[Saved entries]
****************************************

### src/hdl/md5_stream_hasher_top_macros.svh
// Assertion macros for the MD5 hasher.
`ifndef MD5_STREAM_HASHER_TOP_MACROS_SVH
`define MD5_STREAM_HASHER_TOP_MACROS_SVH

// An implication checked at every clock edge outside reset.
`define MD5_ASSERT_IMPL(label, clk, rst, ante, cons, msg) \
   label: assert property (@(posedge clk) disable iff (rst) (ante) |-> (cons)) \
      else $error(msg);

// A condition that holds at every clock edge outside reset.
`define MD5_ASSERT_ALWAYS(label, clk, rst, cond, msg) \
   label: assert property (@(posedge clk) disable iff (rst) (cond)) else $error(msg);

`endif

### src/hdl/md5_pkg.sv
package md5_pkg;

   typedef logic [31:0] word_type;

   typedef enum logic [2:0] {
      ST_FILL,
      ST_COMPRESS,
      ST_FOLD,
      ST_PAD,
      ST_EMIT
   } state_type;

   typedef struct packed {
      logic       write_byte;
      logic [5:0] write_addr;
      logic [7:0] write_data;
      logic       round_start;
      logic       round_step;
      logic [5:0] round_index;
      logic       fold;
      logic       init_chain;
      logic [1:0] emit_index;
   } md5_cmd_type;

   function automatic word_type round_const(input logic [5:0] r);
      word_type k;
      unique case (r)
         6'd0: k = 32'hd76aa478;   6'd1: k = 32'he8c7b756;
         6'd2: k = 32'h242070db;   6'd3: k = 32'hc1bdceee;
         6'd4: k = 32'hf57c0faf;   6'd5: k = 32'h4787c62a;
         6'd6: k = 32'ha8304613;   6'd7: k = 32'hfd469501;
         6'd8: k = 32'h698098d8;   6'd9: k = 32'h8b44f7af;
         6'd10: k = 32'hffff5bb1;  6'd11: k = 32'h895cd7be;
         6'd12: k = 32'h6b901122;  6'd13: k = 32'hfd987193;
         6'd14: k = 32'ha679438e;  6'd15: k = 32'h49b40821;
         6'd16: k = 32'hf61e2562;  6'd17: k = 32'hc040b340;
         6'd18: k = 32'h265e5a51;  6'd19: k = 32'he9b6c7aa;
         6'd20: k = 32'hd62f105d;  6'd21: k = 32'h02441453;
         6'd22: k = 32'hd8a1e681;  6'd23: k = 32'he7d3fbc8;
         6'd24: k = 32'h21e1cde6;  6'd25: k = 32'hc33707d6;
         6'd26: k = 32'hf4d50d87;  6'd27: k = 32'h455a14ed;
         6'd28: k = 32'ha9e3e905;  6'd29: k = 32'hfcefa3f8;
         6'd30: k = 32'h676f02d9;  6'd31: k = 32'h8d2a4c8a;
         6'd32: k = 32'hfffa3942;  6'd33: k = 32'h8771f681;
         6'd34: k = 32'h6d9d6122;  6'd35: k = 32'hfde5380c;
         6'd36: k = 32'ha4beea44;  6'd37: k = 32'h4bdecfa9;
         6'd38: k = 32'hf6bb4b60;  6'd39: k = 32'hbebfbc70;
         6'd40: k = 32'h289b7ec6;  6'd41: k = 32'heaa127fa;
         6'd42: k = 32'hd4ef3085;  6'd43: k = 32'h04881d05;
         6'd44: k = 32'hd9d4d039;  6'd45: k = 32'he6db99e5;
         6'd46: k = 32'h1fa27cf8;  6'd47: k = 32'hc4ac5665;
         6'd48: k = 32'hf4292244;  6'd49: k = 32'h432aff97;
         6'd50: k = 32'hab9423a7;  6'd51: k = 32'hfc93a039;
         6'd52: k = 32'h655b59c3;  6'd53: k = 32'h8f0ccc92;
         6'd54: k = 32'hffeff47d;  6'd55: k = 32'h85845dd1;
         6'd56: k = 32'h6fa87e4f;  6'd57: k = 32'hfe2ce6e0;
         6'd58: k = 32'ha3014314;  6'd59: k = 32'h4e0811a1;
         6'd60: k = 32'hf7537e82;  6'd61: k = 32'hbd3af235;
         6'd62: k = 32'h2ad7d2bb;  6'd63: k = 32'heb86d391;
         default: k = '0;
      endcase
      return k;
   endfunction

   function automatic logic [4:0] rot_amount(input logic [5:0] r);
      logic [4:0] s;
      unique case ({r[5:4], r[1:0]})
         4'd0: s = 5'd7;   4'd1: s = 5'd12;  4'd2: s = 5'd17;  4'd3: s = 5'd22;
         4'd4: s = 5'd5;   4'd5: s = 5'd9;   4'd6: s = 5'd14;  4'd7: s = 5'd20;
         4'd8: s = 5'd4;   4'd9: s = 5'd11;  4'd10: s = 5'd16; 4'd11: s = 5'd23;
         4'd12: s = 5'd6;  4'd13: s = 5'd10; 4'd14: s = 5'd15; 4'd15: s = 5'd21;
         default: s = 5'd0;
      endcase
      return s;
   endfunction

   function automatic logic [3:0] msg_index(input logic [5:0] r);
      logic [3:0] g;
      unique case (r[5:4])
         2'd0: g = r[3:0];
         2'd1: g = 4'(5 * r[3:0] + 1);
         2'd2: g = 4'(3 * r[3:0] + 5);
         2'd3: g = 4'(7 * r[3:0]);
         default: g = '0;
      endcase
      return g;
   endfunction

endpackage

****************************************

[EXERCISE DESCRIPTION]
The output should be a character-exact copy of all entries.

[REPLY]
### src/hdl/md5_stream_hasher_top_macros.svh
// Assertion macros for the MD5 hasher.
`ifndef MD5_STREAM_HASHER_TOP_MACROS_SVH
`define MD5_STREAM_HASHER_TOP_MACROS_SVH

// An implication checked at every clock edge outside reset.
`define MD5_ASSERT_IMPL(label, clk, rst, ante, cons, msg) \
   label: assert property (@(posedge clk) disable iff (rst) (ante) |-> (cons)) \
      else $error(msg);

// A condition that holds at every clock edge outside reset.
`define MD5_ASSERT_ALWAYS(label, clk, rst, cond, msg) \
   label: assert property (@(posedge clk) disable iff (rst) (cond)) else $error(msg);

`endif

### src/hdl/md5_pkg.sv
package md5_pkg;

   typedef logic [31:0] word_type;

   typedef enum logic [2:0] {
      ST_FILL,
      ST_COMPRESS,
      ST_FOLD,
      ST_PAD,
      ST_EMIT
   } state_type;

   typedef struct packed {
      logic       write_byte;
      logic [5:0] write_addr;
      logic [7:0] write_data;
      logic       round_start;
      logic       round_step;
      logic [5:0] round_index;
      logic       fold;
      logic       init_chain;
      logic [1:0] emit_index;
   } md5_cmd_type;

   function automatic word_type round_const(input logic [5:0] r);
      word_type k;
      unique case (r)
         6'd0: k = 32'hd76aa478;   6'd1: k = 32'he8c7b756;
         6'd2: k = 32'h242070db;   6'd3: k = 32'hc1bdceee;
         6'd4: k = 32'hf57c0faf;   6'd5: k = 32'h4787c62a;
         6'd6: k = 32'ha8304613;   6'd7: k = 32'hfd469501;
         6'd8: k = 32'h698098d8;   6'd9: k = 32'h8b44f7af;
         6'd10: k = 32'hffff5bb1;  6'd11: k = 32'h895cd7be;
         6'd12: k = 32'h6b901122;  6'd13: k = 32'hfd987193;
         6'd14: k = 32'ha679438e;  6'd15: k = 32'h49b40821;
         6'd16: k = 32'hf61e2562;  6'd17: k = 32'hc040b340;
         6'd18: k = 32'h265e5a51;  6'd19: k = 32'he9b6c7aa;
         6'd20: k = 32'hd62f105d;  6'd21: k = 32'h02441453;
         6'd22: k = 32'hd8a1e681;  6'd23: k = 32'he7d3fbc8;
         6'd24: k = 32'h21e1cde6;  6'd25: k = 32'hc33707d6;
         6'd26: k = 32'hf4d50d87;  6'd27: k = 32'h455a14ed;
         6'd28: k = 32'ha9e3e905;  6'd29: k = 32'hfcefa3f8;
         6'd30: k = 32'h676f02d9;  6'd31: k = 32'h8d2a4c8a;
         6'd32: k = 32'hfffa3942;  6'd33: k = 32'h8771f681;
         6'd34: k = 32'h6d9d6122;  6'd35: k = 32'hfde5380c;
         6'd36: k = 32'ha4beea44;  6'd37: k = 32'h4bdecfa9;
         6'd38: k = 32'hf6bb4b60;  6'd39: k = 32'hbebfbc70;
         6'd40: k = 32'h289b7ec6;  6'd41: k = 32'heaa127fa;
         6'd42: k = 32'hd4ef3085;  6'd43: k = 32'h04881d05;
         6'd44: k = 32'hd9d4d039;  6'd45: k = 32'he6db99e5;
         6'd46: k = 32'h1fa27cf8;  6'd47: k = 32'hc4ac5665;
         6'd48: k = 32'hf4292244;  6'd49: k = 32'h432aff97;
         6'd50: k = 32'hab9423a7;  6'd51: k = 32'hfc93a039;
         6'd52: k = 32'h655b59c3;  6'd53: k = 32'h8f0ccc92;
         6'd54: k = 32'hffeff47d;  6'd55: k = 32'h85845dd1;
         6'd56: k = 32'h6fa87e4f;  6'd57: k = 32'hfe2ce6e0;
         6'd58: k = 32'ha3014314;  6'd59: k = 32'h4e0811a1;
         6'd60: k = 32'hf7537e82;  6'd61: k = 32'hbd3af235;
         6'd62: k = 32'h2ad7d2bb;  6'd63: k = 32'heb86d391;
         default: k = '0;
      endcase
      return k;
   endfunction

   function automatic logic [4:0] rot_amount(input logic [5:0] r);
      logic [4:0] s;
      unique case ({r[5:4], r[1:0]})
         4'd0: s = 5'd7;   4'd1: s = 5'd12;  4'd2: s = 5'd17;  4'd3: s = 5'd22;
         4'd4: s = 5'd5;   4'd5: s = 5'd9;   4'd6: s = 5'd14;  4'd7: s = 5'd20;
         4'd8: s = 5'd4;   4'd9: s = 5'd11;  4'd10: s = 5'd16; 4'd11: s = 5'd23;
         4'd12: s = 5'd6;  4'd13: s = 5'd10; 4'd14: s = 5'd15; 4'd15: s = 5'd21;
         default: s = 5'd0;
      endcase
      return s;
   endfunction

   function automatic logic [3:0] msg_index(input logic [5:0] r);
      logic [3:0] g;
      unique case (r[5:4])
         2'd0: g = r[3:0];
         2'd1: g = 4'(5 * r[3:0] + 1);
         2'd2: g = 4'(3 * r[3:0] + 5);
         2'd3: g = 4'(7 * r[3:0]);
         default: g = '0;
      endcase
      return g;
   endfunction

endpackage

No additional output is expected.